DATA TO PROCESS ::
$ cat src/hdl/bpg_pkg.sv
// ----------------------------------------------------------------------------
// bpg_pkg: shared types and constants of the button gesture detector
// Holds the request and result structs, command and gesture codes, and the
// struct that carries memory accesses from the sequencer to the entry store.
// ----------------------------------------------------------------------------
package bpg_pkg;

  // Widths fixed by the item fields.
  localparam int PIN_W      = 9;
  localparam int TIME_W     = 16;
  localparam int CMD_W      = 2;
  localparam int BTN_IDX_W  = 4;
  localparam int GEST_W     = 2;
  localparam int MAX_BUTTONS = 16;

  // One store entry: press time above the pending gesture code.
  localparam int ENTRY_W    = TIME_W + GEST_W;
  localparam int MEM_ADDR_W = 4;

  // Command codes.
  localparam logic [CMD_W-1:0] CMD_SAMPLE = 2'd0;
  localparam logic [CMD_W-1:0] CMD_TICK   = 2'd1;
  localparam logic [CMD_W-1:0] CMD_FETCH  = 2'd2;
  localparam logic [CMD_W-1:0] CMD_UNUSED = 2'd3;

  // Pending gesture codes.
  localparam logic [GEST_W-1:0] GEST_NONE  = 2'd0;
  localparam logic [GEST_W-1:0] GEST_SHORT = 2'd1;
  localparam logic [GEST_W-1:0] GEST_LONG  = 2'd2;

  // Configuration register indexes.
  localparam logic REG_DEBOUNCE = 1'b0;
  localparam logic REG_SHORT    = 1'b1;

  // Reset values of the configuration registers.
  localparam logic [TIME_W-1:0] DEBOUNCE_RESET = 16'd25;
  localparam logic [TIME_W-1:0] SHORT_RESET    = 16'd1000;

  typedef struct packed {
    logic [CMD_W-1:0]  command;
    logic [PIN_W-1:0]  button_pins;
    logic [TIME_W-1:0] time_now;
  } item_t;

  typedef struct packed {
    logic                 event_valid;
    logic [BTN_IDX_W-1:0] event_button;
    logic                 event_gesture;
  } result_t;

  typedef struct packed {
    logic                  rd_en;
    logic [MEM_ADDR_W-1:0] rd_addr;
    logic                  wr_en;
    logic [MEM_ADDR_W-1:0] wr_addr;
    logic [ENTRY_W-1:0]    wr_data;
  } mem_req_t;

endpackage

$ cat src/hdl/bpg_mem.sv
// ----------------------------------------------------------------------------
// bpg_mem: per-button entry store
// One synchronous memory of press times and pending gestures, one read and
// one write per cycle, read data registered. Valid bits make an entry that
// was never written since reset read as zero.
// ----------------------------------------------------------------------------
module bpg_mem #(
  parameter int DEPTH = 9
) (
  input  logic                        clk,
  input  logic                        rst,
  input  bpg_pkg::mem_req_t           req,
  output logic [bpg_pkg::ENTRY_W-1:0] rdata
);
  import bpg_pkg::*;

  localparam int AW = (DEPTH > 1) ? $clog2(DEPTH) : 1;

  logic [ENTRY_W-1:0] mem [DEPTH];
  logic [DEPTH-1:0]   valid;
  logic [AW-1:0]      rd_addr;
  logic [AW-1:0]      wr_addr;

  assign rd_addr = req.rd_addr[AW-1:0];
  assign wr_addr = req.wr_addr[AW-1:0];

  // Entry array write.
  always_ff @(posedge clk) begin
    if (req.wr_en) begin
      mem[wr_addr] <= req.wr_data;
    end
  end

  // Valid bits, cleared all at once by reset.
  always_ff @(posedge clk) begin
    if (rst) begin
      valid <= '0;
    end else if (req.wr_en) begin
      valid[wr_addr] <= 1'b1;
    end
  end

  // Registered read; a write to the same entry in the same cycle wins.
  always_ff @(posedge clk) begin
    if (req.rd_en) begin
      if (req.wr_en && (wr_addr == rd_addr)) begin
        rdata <= req.wr_data;
      end else if (valid[rd_addr]) begin
        rdata <= mem[rd_addr];
      end else begin
        rdata <= '0;
      end
    end
  end

endmodule

$ cat src/hdl/bpg_seq.sv
// ----------------------------------------------------------------------------
// bpg_seq: button scan sequencer
// Takes one request, walks the buttons one per cycle through the entry store
// (read, modify, write back), keeps the pressed and long-press masks, and
// holds the result until the output register takes it.
// ----------------------------------------------------------------------------
module bpg_seq #(
  parameter int BUTTON_COUNT = 9
) (
  input  logic                        clk,
  input  logic                        rst,
  input  logic                        item_valid,
  output logic                        item_ready,
  input  bpg_pkg::item_t              item,
  input  logic [bpg_pkg::TIME_W-1:0]  debounce_ticks,
  input  logic [bpg_pkg::TIME_W-1:0]  short_max_ticks,
  output logic                        done,
  input  logic                        take,
  output bpg_pkg::result_t            res,
  output bpg_pkg::mem_req_t           mreq,
  input  logic [bpg_pkg::ENTRY_W-1:0] rdata
);
  import bpg_pkg::*;

  localparam int AW = (BUTTON_COUNT > 1) ? $clog2(BUTTON_COUNT) : 1;
  localparam int CW = $clog2(BUTTON_COUNT + 1);
  localparam logic [CW-1:0] LAST = CW'(BUTTON_COUNT);

  localparam logic [1:0] S_IDLE = 2'd0;
  localparam logic [1:0] S_SCAN = 2'd1;
  localparam logic [1:0] S_DONE = 2'd2;

  logic [1:0]              state;
  logic [CW-1:0]           cnt;
  logic                    pv;
  logic [AW-1:0]           pidx;
  logic [CMD_W-1:0]        cmd_q;
  logic [TIME_W-1:0]       time_q;
  logic [BUTTON_COUNT-1:0] held_q;
  logic [BUTTON_COUNT-1:0] pressed_mask;
  logic [BUTTON_COUNT-1:0] long_mask;
  logic                    found;
  result_t                 res_q;

  logic [MAX_BUTTONS-1:0]  pins_w;
  logic [BUTTON_COUNT-1:0] held_in;
  logic [BUTTON_COUNT-1:0] changed;
  logic [TIME_W-1:0]       ptime;
  logic [GEST_W-1:0]       gest;
  logic [TIME_W-1:0]       held_for;
  logic                    rd_en;
  logic                    wr_en;
  logic [ENTRY_W-1:0]      wr_data;
  logic                    long_set;
  logic                    long_clr;
  logic                    fetch_hit;

  // Buttons without a pin read level 0 and so count as held.
  assign pins_w  = MAX_BUTTONS'(item.button_pins);
  assign held_in = ~pins_w[BUTTON_COUNT-1:0];
  assign changed = held_q ^ pressed_mask;

  assign item_ready = (state == S_IDLE);
  assign done       = (state == S_DONE);
  assign res        = res_q;

  // Entry read for the button at the scan counter.
  assign rd_en = (state == S_SCAN) && (cnt != LAST);

  // Modify step for the button whose entry arrived this cycle.
  assign ptime    = rdata[ENTRY_W-1:GEST_W];
  assign gest     = rdata[GEST_W-1:0];
  assign held_for = time_q - ptime;

  always_comb begin
    wr_en     = 1'b0;
    wr_data   = rdata;
    long_set  = 1'b0;
    long_clr  = 1'b0;
    fetch_hit = 1'b0;
    if ((state == S_SCAN) && pv) begin
      case (cmd_q)
        CMD_SAMPLE: begin
          if (changed[pidx]) begin
            if (held_q[pidx]) begin
              wr_en    = 1'b1;
              wr_data  = {time_q, gest};
              long_clr = 1'b1;
            end else if (!long_mask[pidx] && (held_for > debounce_ticks)) begin
              wr_en   = 1'b1;
              wr_data = {ptime,
                         (held_for <= short_max_ticks) ? GEST_SHORT : GEST_LONG};
            end
          end
        end
        CMD_TICK: begin
          if (pressed_mask[pidx] && !long_mask[pidx] &&
              (held_for > short_max_ticks)) begin
            wr_en    = 1'b1;
            wr_data  = {ptime, GEST_LONG};
            long_set = 1'b1;
          end
        end
        CMD_FETCH: begin
          if (!found && (gest != GEST_NONE)) begin
            wr_en     = 1'b1;
            wr_data   = {ptime, GEST_NONE};
            fetch_hit = 1'b1;
          end
        end
        default: begin
        end
      endcase
    end
  end

  assign mreq.rd_en   = rd_en;
  assign mreq.rd_addr = MEM_ADDR_W'(cnt[AW-1:0]);
  assign mreq.wr_en   = wr_en;
  assign mreq.wr_addr = MEM_ADDR_W'(pidx);
  assign mreq.wr_data = wr_data;

  // Request capture and scan control.
  always_ff @(posedge clk) begin
    if (rst) begin
      state <= S_IDLE;
      pv    <= 1'b0;
      found <= 1'b0;
    end else begin
      case (state)
        S_IDLE: begin
          if (item_valid) begin
            cnt    <= '0;
            pv     <= 1'b0;
            found  <= 1'b0;
            res_q  <= '0;
            cmd_q  <= item.command;
            time_q <= item.time_now;
            held_q <= held_in;
            state  <= (item.command == CMD_UNUSED) ? S_DONE : S_SCAN;
          end
        end
        S_SCAN: begin
          cnt  <= cnt + CW'(1);
          pv   <= rd_en;
          pidx <= cnt[AW-1:0];
          if (fetch_hit) begin
            found               <= 1'b1;
            res_q.event_valid   <= 1'b1;
            res_q.event_button  <= BTN_IDX_W'(pidx);
            res_q.event_gesture <= (gest == GEST_LONG);
          end
          if (cnt == LAST) begin
            state <= S_DONE;
          end
        end
        S_DONE: begin
          if (take) begin
            state <= S_IDLE;
          end
        end
        default: begin
          state <= S_IDLE;
        end
      endcase
    end
  end

  // Pressed and long-press masks.
  always_ff @(posedge clk) begin
    if (rst) begin
      pressed_mask <= '0;
      long_mask    <= '0;
    end else begin
      if (long_clr) begin
        long_mask[pidx] <= 1'b0;
      end else if (long_set) begin
        long_mask[pidx] <= 1'b1;
      end
      if ((state == S_SCAN) && (cnt == LAST) && (cmd_q == CMD_SAMPLE)) begin
        pressed_mask <= held_q;
      end
    end
  end

  // The write-back entry is never the entry being read in the same cycle.
  a_no_collide: assert property (@(posedge clk) disable iff (rst)
    (wr_en && rd_en) |-> (mreq.wr_addr != mreq.rd_addr))
    else $error("entry store read and write hit the same entry");

  // A found event is only ever produced by a fetch request.
  a_event_from_fetch: assert property (@(posedge clk) disable iff (rst)
    (done && res_q.event_valid) |-> (cmd_q == CMD_FETCH))
    else $error("event reported for a non-fetch request");

  // At most one entry is cleared per fetch.
  a_single_fetch: assert property (@(posedge clk) disable iff (rst)
    fetch_hit |=> (found && !fetch_hit))
    else $error("fetch cleared more than one pending event");

endmodule

$ cat src/hdl/button_press_gesture_detector_top.sv
// ----------------------------------------------------------------------------
// button_press_gesture_detector_top: short and long press classifier
// Debounces a row of buttons and reports short and long presses on fetch.
// ----------------------------------------------------------------------------
// Usage:
//   Requests come on item_valid/item_ready with a command, the active-low pin
//   vector and the tick time. Every request gives exactly one result on
//   result_valid/result_ready; only a fetch that finds a pending event sets
//   event_valid, carrying the lowest-numbered button and its gesture.
//   Thresholds are set through the APB port: debounce_ticks at address 0,
//   short_max_ticks at address 4. Write them only while the block is idle.
// Timing:
//   A request runs from acceptance through the scan and the done state into
//   the result register; the next request is taken only once that register
//   has taken the result and the sequencer is idle again. The scan runs
//   through the entry store, which reads one button entry a cycle and
//   writes it back the cycle after. An unused command code skips the scan
//   and goes straight to the done state.
// Reset and stalls:
//   Reset clears all masks, pending events and press times and restores the
//   default thresholds. While result_ready is low the finished result waits
//   in the output register; one more request is taken and scanned, then the
//   block holds it until the output register frees up.
// ----------------------------------------------------------------------------
module button_press_gesture_detector_top #(
  parameter int BUTTON_COUNT = 9
) (
  input  logic              clk,
  input  logic              rst,
  input  logic              item_valid,
  output logic              item_ready,
  input  bpg_pkg::item_t    item,
  output logic              result_valid,
  input  logic              result_ready,
  output bpg_pkg::result_t  result,
  input  logic              psel,
  input  logic              penable,
  input  logic              pwrite,
  input  logic [2:0]        paddr,
  input  logic [31:0]       pwdata,
  output logic [31:0]       prdata,
  output logic              pready
);
  import bpg_pkg::*;

  logic [TIME_W-1:0]  debounce_ticks;
  logic [TIME_W-1:0]  short_max_ticks;
  logic               cfg_wr;
  logic               seq_done;
  logic               take;
  result_t            seq_res;
  mem_req_t           mreq;
  logic [ENTRY_W-1:0] rdata;

  // Configuration registers.
  assign pready = 1'b1;
  assign cfg_wr = psel && penable && pwrite;

  always_ff @(posedge clk) begin
    if (rst) begin
      debounce_ticks  <= DEBOUNCE_RESET;
      short_max_ticks <= SHORT_RESET;
    end else if (cfg_wr) begin
      if (paddr[2] == REG_DEBOUNCE) begin
        debounce_ticks <= pwdata[TIME_W-1:0];
      end else begin
        short_max_ticks <= pwdata[TIME_W-1:0];
      end
    end
  end

  assign prdata = (paddr[2] == REG_SHORT) ? 32'(short_max_ticks) : 32'(debounce_ticks);

  // Output register between the sequencer and the receiver.
  assign take = seq_done && (!result_valid || result_ready);

  always_ff @(posedge clk) begin
    if (rst) begin
      result_valid <= 1'b0;
    end else if (take) begin
      result_valid <= 1'b1;
    end else if (result_ready) begin
      result_valid <= 1'b0;
    end
  end

  always_ff @(posedge clk) begin
    if (take) begin
      result <= seq_res;
    end
  end

  bpg_seq #(
    .BUTTON_COUNT(BUTTON_COUNT)
  ) u_seq (
    .clk             (clk),
    .rst             (rst),
    .item_valid      (item_valid),
    .item_ready      (item_ready),
    .item            (item),
    .debounce_ticks  (debounce_ticks),
    .short_max_ticks (short_max_ticks),
    .done            (seq_done),
    .take            (take),
    .res             (seq_res),
    .mreq            (mreq),
    .rdata           (rdata)
  );

  bpg_mem #(
    .DEPTH(BUTTON_COUNT)
  ) u_mem (
    .clk   (clk),
    .rst   (rst),
    .req   (mreq),
    .rdata (rdata)
  );

endmodule

$ cat config.mk
export PLATFORM = sky130hd
export DESIGN_NAME = button_press_gesture_detector_top
export DESIGN_NICKNAME = d
export VERILOG_FILES = /design/src/hdl/bpg_pkg.sv /design/src/hdl/bpg_mem.sv /design/src/hdl/bpg_seq.sv /design/src/hdl/button_press_gesture_detector_top.sv
export SDC_FILE = /design/constraint.sdc
export NUM_CORES = 1
export LEC_CHECK = 0
export ABC_AREA = 1
export BUFFER_PORTS_ARGS = -buffer_cell sky130_fd_sc_hd__buf_4
export CORE_MARGIN = 2
export CORE_UTILIZATION = 50
export CTS_CLUSTER_DIAMETER = 200
export DETAILED_ROUTE_END_ITERATION = 16
export PLACE_DENSITY = 0.68
export SLEW_MARGIN = 0
export SYNTH_ARGS = -nofsm -noshare
export SYNTH_HDL_FRONTEND = slang
export SYNTH_SLANG_ARGS = --single-unit
$ cat constraint.sdc
create_clock -name clk -period 5.2 [get_ports clk]
set_clock_uncertainty 0.1 [all_clocks]
set_input_delay 0.52 -clock clk [delete_from_list [all_inputs] [get_ports clk]]
set_output_delay 0.52 -clock clk [all_outputs]
set_load 0.01 [all_outputs]
==> impl_metrics.csv, run 1 <==
group,metric,value,unit
outcome,status,"complete, no violations",
floorplanning,pin_count,110,
place,dpl.hpwl,20.5,mm
sta,hold_viol_final,0,
synthesis,yosysWarnings,0,
clock_tree,cts_hold_buf,0,
floorplanning,core,27600,um^2
clock_tree,clock_latency,0.55,ns
sta,relSlewSlack,23.6,%
min_path,hold_end,"u_seq.time_q[9]",
sta,rsz0062_at_grt,"false",
pwr,power,0.00552,W
detailed_routing,drt_wl_total,31.1,mm
sta,fin_crit_sh,90.4,%
cells_and_area,instances_no_fill,1920,
min_path,worstHoldPathType,"in -> reg",
detailed_routing,drt-initial-drc-count,815,
setup_path,cp_top_family,"simple AND/OR/NAND/NOR gates",
global_route,grt_pass1_wl,49.4,mm
setup_path,end_kind,"flip-flop",
detailed_routing,vias,10200,
setup_path,crit_type,"reg -> reg",
place,numPortBuffers,74,
global_route,grtUsageTotal,21.5,%
setup_path,rr_startpoint,"u_mem.rdata[2]",
synthesis,synth-seq-area-share,58.6,%
floorplanning,fp-row-count,61,
detailed_routing,wl_per_cell,16.2,um
clock_tree,cts-htree-levels,1,
clock_tree,cts-root-buf,"clkbuf_16",
cells_and_area,syn_to_final_growth,13.7,%
sta,tightestPinTransition,1.14,ns
setup_path,reg2reg_depth,26,
setup_path,crit_top_cell,"nand2_1",
pwr,leakagePower,6.31,nW
cells_and_area,fillers,2366,
sta,fin_crit,4.70,ns
cells_and_area,final_nets,1639,
synthesis,synth_area,14000,um^2
detailed_routing,detail-route-antenna-nets,0,
setup_path,crit_path_start_kind,"flip-flop",
floorplanning,start_util,50.5,%
clock_tree,path_clk_slew,0.06,ns
run,maxCapViolCount,0,
setup_path,cp_max_fo,18,
cells_and_area,diodes,0,
setup_path,crit_slowest_cell,"fa_1",
sta,slew_viol_final,0,
clock_tree,clock-sinks,295,
setup_path,cpPeakStageDelay,0.44,ns
place,placed_cells,1866,
global_route,antenna_found_initial,0,
setup_path,rrSetupSlack,0.50,ns
synthesis,synthCells,1454,
setup_path,worstPathRequired,5.33,ns
floorplanning,die-width,171,um
clock_tree,numCtsBuffers,30,
floorplanning,die_h,171,um
synthesis,syn_avg_cell_area,9.60,um^2
sta,setup_viol,0,
floorplanning,die-area,29300,um^2
global_route,grt_pass1_vias,9561,
sta,fmax,0.213,GHz
global_route,grt_start_max_net_pins,73,
setup_path,worstPathArrival,4.83,ns
detailed_routing,dr.pass1.iters,5,
clock_tree,clockBufferDepth,3,
setup_path,path_buf_inv,4,
pwr,power_density,347,nW/um^2
place,gp_congestion,0.876,
clock_tree,cts_tree,"built",
setup_path,r2r_end,"u_mem.mem[8][13]",
global_route,gr-total-overflow,0,
cells_and_area,drive_above_1_share,10.2,%
detailed_routing,route.detailed.drc,0,
min_path,min_from,"item[9]",
detailed_routing,vias_per_cell,5.29,
synthesis,synth-seq-cells,295,
sta,finalSetupTns,0,ns
synthesis,synth_cell_types,42,
pwr,ir_drop,0.232,mV
min_path,min_path_cells,1,
## worst max-delay path by stage
stage | start | to | slack (ns) | cells past startpoint
detailed placement | u_mem.rdata[2] | u_mem.mem[8][13] | 0.43 | 24
global placement | u_mem.rdata[2] | u_mem.mem[8][15] | 0.48 | 24
finish | u_mem.rdata[2] | u_mem.mem[8][13] | 0.50 | 26
floorplan | u_mem.rdata[2] | u_mem.mem[0][0] | 1.0 | 24
CTS | u_mem.rdata[2] | u_mem.mem[8][3] | 0.40 | 24
global route | u_mem.rdata[2] | u_mem.rdata[0] | 0.07 | 27
## timing repair
item	CTS	global route
gates resized for setup	0	1
setup endpoints to repair	0	5
setup buffers	0	0
## power breakdown
group          switching (W)  internal [W]  total (W)
combinational       0.000503      0.000270   0.000773
clock               0.000882       0.00121    0.00209
sequential         0.0000399       0.00261    0.00265
## placed cells by master (no fill, tap or decap), types with 11 or more instances in the layout
cell type  instances
o31ai_1           18
o21ai_1           12
inv_1            154
o21ai_0          140
nor2_1           206
dfxtp_1           66
a21oi_1          106
clkbuf_16         32
o32ai_1           36
nand3_1           55
ha_1              49
edfxtp_1         227
buf_4             84
xor2_1            11
nand2_1          239
conb_1            17
## cell usage after synthesis
cell type  count  share of area [%]
a21boi_0       3               0.16
a21o_1         2               0.11
a21oi_1      107                3.8
and2_1         2              0.090
buf_1          1              0.027
buf_2          4               0.14
buf_4         20                1.1
buf_6          3               0.24
clkbuf_1      45                1.2
clkinv_1       3              0.081
conb_1         2              0.054
dfxtp_1       68                9.7
edfxtp_1     227                 49
fa_1           1               0.14
ha_1          49                4.4
inv_1        154                4.1
inv_2          6               0.16
nand2_1      239                6.4
nand2_2        1              0.045
nand3_1       55                2.0
nand3_2        2               0.14
nand3_4        2               0.25
nand3b_1       1              0.054
nand4_1        5               0.22
nor2_1       207                5.6
nor2_2         3               0.13
nor2_4         2               0.16
nor3_1         6               0.22
nor3_2         1              0.072
nor3_4         1               0.12
nor3b_1        1              0.054
nor4_1         1              0.045
o21a_1         2               0.11
o21ai_0      140                5.0
o21ai_1       12               0.43
o21ai_2        1              0.063
o21bai_1       1              0.054
o22ai_1        3               0.13
o31ai_1       18               0.97
o32ai_1       36                2.3
xnor2_1        6               0.38
xor2_1        11               0.69
## flip-flops by register name, indices dropped and copies added (netlist names), named ones only
signal,cells
u_seq.found,1
u_seq.held_q,9
short_max_ticks,16
u_seq.pidx,4
u_mem.rdata,18
u_mem.mem,162
u_mem.valid,9
result,6
result_valid,1
u_seq.res,6
u_seq.pressed_mask,9
u_seq.cmd_q,2
u_seq.pv,1
u_seq.state,2
u_seq.cnt,4
debounce_ticks,16
u_seq.time_q,16
## stage by stage
stage / setup slack, ns / util, % / cell area, um^2 / hold WS [ns]
2_1_floorplan: 0.998 / - / 14000 / 0.300
5_1_grt: 0.0692 / 57.5 / 15900 / 0.0202
3_5_place_dp: 0.426 / 54.0 / 14900 / 0.305
3_3_place_gp: 0.478 / 54.0 / 14900 / 0.320
4_1_cts: 0.403 / 57.5 / 15900 / 0.0190
6_report: 0.500 / 57.5 / 15900 / 0.0407
## routing by layer
layer / track usage (%) / wire length [um] / up-vias
li1: - / - / 5074
met5: 0 / 0 / -
met1: 29.6 / 14100 / 4790
met2: 36.6 / 14800 / 253
met4: 5.23 / 694 / 0
met3: 2.45 / 1560 / 49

WHAT TO PRODUCE :: Please go line by line through the records above, copying each one that holds the string "block".

ANSWER TO THE EXERCISE ::
//   short_max_ticks at address 4. Write them only while the block is idle.
//   block holds it until the output register frees up.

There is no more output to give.